I was able to mask the enlarged background image (not prevent it) by overlaying it with a black CAlayer then overlaying again with a properly resized image CAlayer. This was all done by creating a subclass of UIButton and overwriting the setHighlighted method.
NEED CODE?
- (void)setHighlighted:(BOOL)highlighted
{
super.highlighted = highlighted;
//
//Whenever an image needs to be highlighted, create a dimmed new image that is correctly sized. Below it is a englarged stretched image.
//
if (highlighted != _previousHighlightedSate)
{
_previousHighlightedSate = highlighted;
if (highlighted)
{
//Create a black layer so image can dim
_blackLayer = [CALayer layer];
_blackLayer.bounds = self.bounds;
CGRect rect = _blackLayer.bounds;
rect.size.width = rect.size.width*2;
rect.size.height = rect.size.height*2;
_blackLayer.bounds = rect;
_blackLayer.backgroundColor = [[UIColor blackColor] CGColor];
//create image layer
_nonStretchImageLayer = [CALayer layer];
_nonStretchImageLayer.backgroundColor = [UIColor blackColor].CGColor;
_nonStretchImageLayer.bounds = CGRectMake(0 , 0, self.bounds.size.width, self.bounds.size.height);
_nonStretchImageLayer.frame = CGRectMake(0 , 0, self.bounds.size.width, self.bounds.size.height);
_nonStretchImageLayer.contentsGravity = kCAGravityResizeAspect;//default is to resize
_nonStretchImageLayer.contents = (id)self.imageView.image.CGImage;
_nonStretchImageLayer.opacity = 0.5;
//add layers to image view
[self.imageView.layer addSublayer:_blackLayer];
[self.imageView.layer addSublayer:_nonStretchImageLayer];
}
else
{
//remove from image view
[_blackLayer removeFromSuperlayer];
[_nonStretchImageLayer removeFromSuperlayer];
//nil them out.
_blackLayer = nil;
_nonStretchImageLayer = nil;
}
}
Inspiration for this work around came from here
I guess the easiest solution is to use UIImage's resizableImageWithCapInsets method.

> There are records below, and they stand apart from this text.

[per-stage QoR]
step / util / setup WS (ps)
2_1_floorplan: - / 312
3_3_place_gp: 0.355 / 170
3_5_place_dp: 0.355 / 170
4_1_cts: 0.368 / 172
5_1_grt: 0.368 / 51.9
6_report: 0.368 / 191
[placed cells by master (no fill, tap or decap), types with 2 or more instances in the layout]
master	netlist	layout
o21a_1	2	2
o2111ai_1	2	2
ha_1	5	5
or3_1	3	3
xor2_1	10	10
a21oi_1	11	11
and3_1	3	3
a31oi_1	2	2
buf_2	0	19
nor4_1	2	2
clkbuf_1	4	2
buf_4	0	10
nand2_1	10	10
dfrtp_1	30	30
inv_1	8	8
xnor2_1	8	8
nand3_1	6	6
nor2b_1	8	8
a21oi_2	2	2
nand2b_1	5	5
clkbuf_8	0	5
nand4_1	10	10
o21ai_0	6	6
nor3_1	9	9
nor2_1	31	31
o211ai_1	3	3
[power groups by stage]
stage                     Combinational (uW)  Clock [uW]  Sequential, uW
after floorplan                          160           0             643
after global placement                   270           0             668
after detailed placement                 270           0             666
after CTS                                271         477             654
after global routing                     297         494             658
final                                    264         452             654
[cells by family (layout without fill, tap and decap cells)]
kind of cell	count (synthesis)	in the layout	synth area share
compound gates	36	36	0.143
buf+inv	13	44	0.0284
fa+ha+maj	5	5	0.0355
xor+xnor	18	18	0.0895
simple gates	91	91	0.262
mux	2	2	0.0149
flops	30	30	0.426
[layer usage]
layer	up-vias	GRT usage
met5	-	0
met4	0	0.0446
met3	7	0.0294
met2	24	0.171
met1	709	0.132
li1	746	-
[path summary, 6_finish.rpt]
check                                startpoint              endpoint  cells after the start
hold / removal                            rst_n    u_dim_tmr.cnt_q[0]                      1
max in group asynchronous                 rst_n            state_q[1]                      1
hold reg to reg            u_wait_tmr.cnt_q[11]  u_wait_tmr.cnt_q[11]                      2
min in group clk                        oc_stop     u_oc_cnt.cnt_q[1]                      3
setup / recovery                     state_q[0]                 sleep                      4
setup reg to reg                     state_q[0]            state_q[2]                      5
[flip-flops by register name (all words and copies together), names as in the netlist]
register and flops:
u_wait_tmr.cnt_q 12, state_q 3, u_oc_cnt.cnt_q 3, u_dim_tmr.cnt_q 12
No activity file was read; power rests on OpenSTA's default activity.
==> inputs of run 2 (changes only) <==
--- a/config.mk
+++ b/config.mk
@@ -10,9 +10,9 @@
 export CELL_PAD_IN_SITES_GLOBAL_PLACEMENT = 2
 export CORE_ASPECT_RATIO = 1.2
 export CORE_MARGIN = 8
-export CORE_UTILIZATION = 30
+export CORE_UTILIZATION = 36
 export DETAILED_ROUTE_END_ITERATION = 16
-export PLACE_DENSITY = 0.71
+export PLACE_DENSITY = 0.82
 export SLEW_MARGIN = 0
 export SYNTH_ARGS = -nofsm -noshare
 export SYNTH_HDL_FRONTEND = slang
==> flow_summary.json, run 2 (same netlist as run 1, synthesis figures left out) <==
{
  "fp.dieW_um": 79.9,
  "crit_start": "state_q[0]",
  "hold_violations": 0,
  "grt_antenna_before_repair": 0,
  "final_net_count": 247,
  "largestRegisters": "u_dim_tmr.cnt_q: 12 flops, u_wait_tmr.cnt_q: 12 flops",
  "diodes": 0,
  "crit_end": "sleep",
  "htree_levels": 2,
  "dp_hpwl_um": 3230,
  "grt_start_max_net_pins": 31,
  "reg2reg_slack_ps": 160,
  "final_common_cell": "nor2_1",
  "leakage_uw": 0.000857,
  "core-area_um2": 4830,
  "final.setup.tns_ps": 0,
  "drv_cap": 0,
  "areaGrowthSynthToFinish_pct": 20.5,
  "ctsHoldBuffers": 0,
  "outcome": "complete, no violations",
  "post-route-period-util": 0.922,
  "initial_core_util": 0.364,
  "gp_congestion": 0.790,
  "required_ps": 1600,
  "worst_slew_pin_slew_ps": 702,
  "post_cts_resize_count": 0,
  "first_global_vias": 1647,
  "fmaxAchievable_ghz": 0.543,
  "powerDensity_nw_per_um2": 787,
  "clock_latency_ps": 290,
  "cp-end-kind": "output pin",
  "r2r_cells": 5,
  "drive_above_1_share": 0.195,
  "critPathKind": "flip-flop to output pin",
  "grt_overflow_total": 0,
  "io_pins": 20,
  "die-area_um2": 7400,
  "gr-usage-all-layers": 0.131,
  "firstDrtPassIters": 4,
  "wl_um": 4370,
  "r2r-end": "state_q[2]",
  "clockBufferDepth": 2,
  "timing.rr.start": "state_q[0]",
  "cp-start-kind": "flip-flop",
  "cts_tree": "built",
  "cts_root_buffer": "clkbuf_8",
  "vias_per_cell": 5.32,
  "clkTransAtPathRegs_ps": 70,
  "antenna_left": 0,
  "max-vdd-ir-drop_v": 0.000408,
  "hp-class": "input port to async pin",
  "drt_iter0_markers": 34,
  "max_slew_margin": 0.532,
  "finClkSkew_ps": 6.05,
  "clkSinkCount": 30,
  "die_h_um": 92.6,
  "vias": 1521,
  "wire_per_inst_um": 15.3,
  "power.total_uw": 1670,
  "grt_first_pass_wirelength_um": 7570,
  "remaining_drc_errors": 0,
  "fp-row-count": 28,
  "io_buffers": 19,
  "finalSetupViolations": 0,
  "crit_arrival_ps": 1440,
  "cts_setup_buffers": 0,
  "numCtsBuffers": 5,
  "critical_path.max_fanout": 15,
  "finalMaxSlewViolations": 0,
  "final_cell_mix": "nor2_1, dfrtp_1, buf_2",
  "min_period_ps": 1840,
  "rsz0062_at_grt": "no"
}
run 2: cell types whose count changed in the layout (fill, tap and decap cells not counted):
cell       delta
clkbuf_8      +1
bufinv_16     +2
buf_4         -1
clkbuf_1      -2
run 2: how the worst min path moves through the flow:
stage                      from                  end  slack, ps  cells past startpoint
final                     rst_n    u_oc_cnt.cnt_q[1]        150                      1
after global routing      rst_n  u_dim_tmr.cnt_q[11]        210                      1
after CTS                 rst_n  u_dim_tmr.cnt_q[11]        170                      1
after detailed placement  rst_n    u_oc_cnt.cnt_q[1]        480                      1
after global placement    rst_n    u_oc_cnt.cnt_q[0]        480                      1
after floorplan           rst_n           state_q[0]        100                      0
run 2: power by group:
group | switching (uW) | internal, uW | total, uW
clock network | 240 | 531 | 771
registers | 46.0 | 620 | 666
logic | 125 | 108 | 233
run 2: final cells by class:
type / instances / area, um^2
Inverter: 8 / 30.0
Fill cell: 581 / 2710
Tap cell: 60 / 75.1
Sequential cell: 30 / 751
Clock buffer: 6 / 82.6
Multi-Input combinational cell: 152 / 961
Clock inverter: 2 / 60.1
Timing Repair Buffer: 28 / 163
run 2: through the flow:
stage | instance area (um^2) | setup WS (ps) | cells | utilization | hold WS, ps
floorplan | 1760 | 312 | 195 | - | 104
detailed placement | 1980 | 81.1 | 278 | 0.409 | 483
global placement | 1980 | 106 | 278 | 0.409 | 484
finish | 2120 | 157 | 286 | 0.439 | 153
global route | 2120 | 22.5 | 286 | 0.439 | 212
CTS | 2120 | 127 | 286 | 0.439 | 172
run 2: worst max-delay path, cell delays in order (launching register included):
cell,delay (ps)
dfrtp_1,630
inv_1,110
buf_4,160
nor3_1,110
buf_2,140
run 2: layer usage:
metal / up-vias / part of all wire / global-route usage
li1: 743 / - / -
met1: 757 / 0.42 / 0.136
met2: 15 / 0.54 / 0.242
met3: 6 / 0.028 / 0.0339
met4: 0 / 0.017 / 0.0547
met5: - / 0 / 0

Use UIEdgeInsetsMake to configure the free spaces.
might help someone
button.subviews.first?.contentMode = .scaleAspectFit
Swift version of Zoltán Matók answer
Just a copy of my code using SnapKit to do auto layout and syntatic sugar Then library for initilizations, it should work similar for normal Apples way of programatic layout.

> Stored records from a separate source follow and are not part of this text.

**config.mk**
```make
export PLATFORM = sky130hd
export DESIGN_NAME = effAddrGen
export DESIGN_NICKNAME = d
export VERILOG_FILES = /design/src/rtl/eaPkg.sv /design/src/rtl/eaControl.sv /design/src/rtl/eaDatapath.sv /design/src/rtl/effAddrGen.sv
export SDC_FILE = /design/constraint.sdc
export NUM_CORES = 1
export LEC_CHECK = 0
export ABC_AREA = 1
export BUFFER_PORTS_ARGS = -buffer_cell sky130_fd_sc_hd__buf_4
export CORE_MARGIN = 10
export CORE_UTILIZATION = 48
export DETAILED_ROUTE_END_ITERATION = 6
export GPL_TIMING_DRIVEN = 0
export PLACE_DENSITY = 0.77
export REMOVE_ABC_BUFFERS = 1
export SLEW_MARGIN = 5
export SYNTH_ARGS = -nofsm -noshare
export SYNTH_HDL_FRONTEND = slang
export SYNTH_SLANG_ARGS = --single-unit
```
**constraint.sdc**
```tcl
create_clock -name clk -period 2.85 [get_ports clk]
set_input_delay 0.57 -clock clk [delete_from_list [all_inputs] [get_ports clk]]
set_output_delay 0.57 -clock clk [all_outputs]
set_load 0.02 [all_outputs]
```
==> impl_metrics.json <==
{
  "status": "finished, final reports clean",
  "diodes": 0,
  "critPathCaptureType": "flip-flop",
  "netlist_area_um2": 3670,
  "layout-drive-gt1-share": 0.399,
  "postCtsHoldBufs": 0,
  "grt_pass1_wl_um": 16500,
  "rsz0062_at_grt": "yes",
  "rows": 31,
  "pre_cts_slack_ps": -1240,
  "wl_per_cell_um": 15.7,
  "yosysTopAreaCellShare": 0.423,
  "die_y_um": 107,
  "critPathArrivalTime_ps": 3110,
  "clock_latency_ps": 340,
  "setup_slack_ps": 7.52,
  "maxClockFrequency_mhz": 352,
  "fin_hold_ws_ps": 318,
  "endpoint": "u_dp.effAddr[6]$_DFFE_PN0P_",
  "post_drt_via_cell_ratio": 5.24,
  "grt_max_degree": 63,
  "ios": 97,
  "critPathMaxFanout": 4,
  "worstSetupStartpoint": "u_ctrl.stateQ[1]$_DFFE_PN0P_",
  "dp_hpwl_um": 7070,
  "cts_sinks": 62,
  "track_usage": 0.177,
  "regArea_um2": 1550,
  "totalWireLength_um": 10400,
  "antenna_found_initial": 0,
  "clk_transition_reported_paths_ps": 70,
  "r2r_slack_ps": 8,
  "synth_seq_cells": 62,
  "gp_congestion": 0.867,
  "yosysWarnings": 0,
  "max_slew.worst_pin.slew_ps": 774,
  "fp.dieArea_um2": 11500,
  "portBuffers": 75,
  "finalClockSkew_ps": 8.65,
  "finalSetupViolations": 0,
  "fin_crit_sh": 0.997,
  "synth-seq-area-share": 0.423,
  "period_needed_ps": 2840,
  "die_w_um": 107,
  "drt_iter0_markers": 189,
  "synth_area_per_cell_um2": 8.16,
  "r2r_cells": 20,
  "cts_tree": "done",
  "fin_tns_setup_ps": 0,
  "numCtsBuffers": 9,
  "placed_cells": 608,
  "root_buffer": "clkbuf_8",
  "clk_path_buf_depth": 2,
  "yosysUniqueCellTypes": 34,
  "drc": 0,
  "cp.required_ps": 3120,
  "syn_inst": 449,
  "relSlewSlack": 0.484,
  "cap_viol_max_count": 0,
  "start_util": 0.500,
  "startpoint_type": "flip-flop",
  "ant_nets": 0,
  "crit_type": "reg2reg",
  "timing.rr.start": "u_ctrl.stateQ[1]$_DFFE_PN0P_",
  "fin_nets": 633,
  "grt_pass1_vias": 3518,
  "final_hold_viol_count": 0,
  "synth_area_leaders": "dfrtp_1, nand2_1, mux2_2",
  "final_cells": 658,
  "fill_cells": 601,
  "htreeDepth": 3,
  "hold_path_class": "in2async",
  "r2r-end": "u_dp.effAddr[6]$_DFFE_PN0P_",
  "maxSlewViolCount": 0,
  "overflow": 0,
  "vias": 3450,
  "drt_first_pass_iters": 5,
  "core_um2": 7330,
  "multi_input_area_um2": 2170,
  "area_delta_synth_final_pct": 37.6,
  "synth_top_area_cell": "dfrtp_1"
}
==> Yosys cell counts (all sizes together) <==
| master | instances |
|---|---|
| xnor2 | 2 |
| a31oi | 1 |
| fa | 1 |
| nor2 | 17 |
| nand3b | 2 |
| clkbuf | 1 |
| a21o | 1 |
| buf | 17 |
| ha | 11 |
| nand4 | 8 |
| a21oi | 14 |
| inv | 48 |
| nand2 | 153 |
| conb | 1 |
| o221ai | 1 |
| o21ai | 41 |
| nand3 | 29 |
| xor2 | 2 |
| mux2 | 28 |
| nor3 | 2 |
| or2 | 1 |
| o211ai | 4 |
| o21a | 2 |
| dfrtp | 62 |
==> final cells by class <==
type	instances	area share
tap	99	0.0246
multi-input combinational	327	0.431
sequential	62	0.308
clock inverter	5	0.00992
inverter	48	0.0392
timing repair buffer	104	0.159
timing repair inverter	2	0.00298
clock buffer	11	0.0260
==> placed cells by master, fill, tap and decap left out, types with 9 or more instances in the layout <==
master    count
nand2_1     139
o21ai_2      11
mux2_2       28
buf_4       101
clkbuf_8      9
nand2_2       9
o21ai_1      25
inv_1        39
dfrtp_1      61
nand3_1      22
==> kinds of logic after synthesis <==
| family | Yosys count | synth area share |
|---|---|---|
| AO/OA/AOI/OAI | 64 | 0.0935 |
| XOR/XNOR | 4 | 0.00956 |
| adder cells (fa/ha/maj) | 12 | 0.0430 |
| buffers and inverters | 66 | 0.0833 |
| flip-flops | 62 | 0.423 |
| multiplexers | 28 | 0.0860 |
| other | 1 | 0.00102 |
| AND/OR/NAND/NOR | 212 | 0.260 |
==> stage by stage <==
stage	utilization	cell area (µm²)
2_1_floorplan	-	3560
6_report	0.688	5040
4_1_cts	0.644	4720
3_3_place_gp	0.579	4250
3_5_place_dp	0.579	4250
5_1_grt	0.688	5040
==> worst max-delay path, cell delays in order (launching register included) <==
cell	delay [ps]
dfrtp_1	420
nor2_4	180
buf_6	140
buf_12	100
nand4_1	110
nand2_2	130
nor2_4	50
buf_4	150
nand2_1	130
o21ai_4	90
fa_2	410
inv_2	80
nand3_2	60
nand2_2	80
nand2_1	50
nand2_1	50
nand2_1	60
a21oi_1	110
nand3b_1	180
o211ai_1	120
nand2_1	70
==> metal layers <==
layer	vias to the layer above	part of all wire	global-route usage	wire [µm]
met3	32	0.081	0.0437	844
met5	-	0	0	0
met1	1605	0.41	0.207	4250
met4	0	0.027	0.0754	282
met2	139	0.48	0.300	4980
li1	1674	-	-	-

let backButton = UIButton(type: .custom).then { (button) in
let image = UIImage(named: "backButtonIcon")?.withRenderingMode(.alwaysOriginal)

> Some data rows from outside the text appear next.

### src/rtl/seg_dma_pkg.sv
package seg_dma_pkg;

    typedef enum logic [1:0] {
        XFER_NONE  = 2'd0,
        XFER_READ  = 2'd1,
        XFER_WRITE = 2'd2
    } xfer_e;

    localparam logic [7:0] OP_RD_RETIRE = 8'h08;
    localparam logic [7:0] OP_WR_RETIRE = 8'h07;
    localparam logic [3:0] OP_RD_BASE   = 4'h4;
    localparam logic [3:0] OP_WR_BASE   = 4'h3;

    // Upper-nibble lane codes allowed on streaming commands.
    function automatic logic lane_code_ok(input logic [3:0] hi);
        return (hi == 4'h0) || (hi == 4'h1) || (hi == 4'h2) ||
               (hi == 4'h5) || (hi == 4'hA);
    endfunction

    function automatic xfer_e decode_xfer(input logic [7:0] op);
        xfer_e k;
        k = XFER_NONE;
        if (lane_code_ok(op[7:4])) begin
            if (op[3:0] == OP_RD_BASE)      k = XFER_READ;
            else if (op[3:0] == OP_WR_BASE) k = XFER_WRITE;
        end
        return k;
    endfunction

endpackage

### src/rtl/seg_dma_cmd.sv
module seg_dma_cmd
    import seg_dma_pkg::*;
(
    input  logic       clk,
    input  logic       rst_n,
    input  logic       cmd_vld,
    input  logic [7:0] cmd,
    input  logic       cs_end,
    output xfer_e      act,
    output logic       rd_retire,
    output logic       wr_retire
);

    typedef struct packed {
        xfer_e act;
    } cmd_state_t;

    cmd_state_t s_d, s_q;

    always_comb begin
        s_d = s_q;
        if (cmd_vld)     s_d.act = decode_xfer(cmd);
        else if (cs_end) s_d.act = XFER_NONE;
    end

    always_ff @(posedge clk or negedge rst_n) begin
        if (!rst_n) s_q <= '{act: XFER_NONE};
        else        s_q <= s_d;
    end

    assign act       = s_q.act;
    assign rd_retire = cmd_vld && (cmd == OP_RD_RETIRE);
    assign wr_retire = cmd_vld && (cmd == OP_WR_RETIRE);

    assert_cs_end_idle_R10: assert property (@(posedge clk) disable iff (!rst_n)
        (cs_end && !cmd_vld) |=> (act == XFER_NONE));

    assert_act_from_cmd_R2: assert property (@(posedge clk) disable iff (!rst_n)
        ((act != XFER_NONE) && !$stable(act)) |-> $past(cmd_vld));

endmodule

### src/rtl/seg_dma_chan.sv
module seg_dma_chan #(
    parameter int LEN_W = 13
) (
    input  logic             clk,
    input  logic             rst_n,
    input  logic             retire,
    input  logic             load,
    input  logic [LEN_W-1:0] load_len,
    input  logic             stb,
    output logic [LEN_W-1:0] pos,
    output logic             loaded,
    output logic             in_range,
    output logic             ovr_flag,
    output logic             done,
    output logic [LEN_W-1:0] count
);

    typedef struct packed {
        logic             loaded;
        logic [LEN_W-1:0] len;
        logic [LEN_W-1:0] pos;
        logic             flag;
        logic             done;
        logic [LEN_W-1:0] count;
    } chan_state_t;

    chan_state_t s_d, s_q;
    logic        avail;

    assign avail = s_q.loaded && (s_q.pos < s_q.len);

    always_comb begin
        s_d      = s_q;
        s_d.done = 1'b0;
        if (retire) begin
            s_d.done   = 1'b1;
            s_d.count  = s_q.pos;
            s_d.pos    = '0;
            s_d.loaded = 1'b0;
        end else if (load && !s_q.loaded) begin
            s_d.loaded = 1'b1;
            s_d.len    = load_len;
            s_d.pos    = '0;
            s_d.flag   = 1'b0;
        end else if (stb) begin
            if (avail)            s_d.pos  = s_q.pos + LEN_W'(1);
            else if (s_q.loaded)  s_d.flag = 1'b1;
        end
    end

    always_ff @(posedge clk or negedge rst_n) begin
        if (!rst_n) s_q <= '0;
        else        s_q <= s_d;
    end

    assign pos      = s_q.pos;
    assign loaded   = s_q.loaded;
    assign in_range = avail;
    assign ovr_flag = s_q.flag;
    assign done     = s_q.done;
    assign count    = s_q.count;

    assert_pos_bound_R5: assert property (@(posedge clk) disable iff (!rst_n)
        s_q.loaded |-> (s_q.pos <= s_q.len));

    assert_retire_empties_R7: assert property (@(posedge clk) disable iff (!rst_n)
        retire |=> (!s_q.loaded && (s_q.pos == '0) && s_q.done));

    assert_busy_load_ignored_R8: assert property (@(posedge clk) disable iff (!rst_n)
        (load && s_q.loaded && !retire) |=> $stable(s_q.len));

    assert_overrun_cause_R5: assert property (@(posedge clk) disable iff (!rst_n)
        $rose(s_q.flag) |-> $past(stb && s_q.loaded && !avail));

    assert_unloaded_hold_R9: assert property (@(posedge clk) disable iff (!rst_n)
        (stb && !s_q.loaded && !retire && !load) |=> ($stable(s_q.pos) && $stable(s_q.flag)));

endmodule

let imageView = UIImageView(image: image)
button.addSubview(imageView)
imageView.snp.makeConstraints { (make) in
make.center.equalTo(button.snp.center)
}
button.bringSubviewToFront(imageView)
button.contentMode = .scaleAspectFit
button.backgroundColor = .clear
button.isUserInteractionEnabled = true
button.isEnabled = true
button.imageView?.contentMode = .scaleAspectFit
button.imageView?.snp.makeConstraints({ (make) in
make.height.width.equalTo(24)
})
button.snp.makeConstraints { (make) in
make.height.width.equalTo(24)
}
}
You can use uibutton.imageView.contentMode for no stretching:
UIButton *button = [UIButton buttonWithType:UIButtonTypeCustom];
button.frame = CGRectMake(posX, posY, widthButton, heightButton);
[button setTitle:#"" forState:UIControlStateNormal];
[button setImage:[UIImage imageNamed:#"imageNamed"] forState:UIControlStateNormal];
[button setImage:[UIImage imageNamed:#"imageNamedHighlighted"] forState:UIControlStateHighlighted];
button.imageView.contentMode = UIViewContentModeScaleAspectFit;
[button addTarget:self action:#selector(functionMenu:) forControlEvents:UIControlEventTouchUpInside];
[self.view addSubview: button];
What you need to do is add your image as a UIImageView.
Than add a button with transperent background (UIColor ClearColor) on top of it with your desired width and height.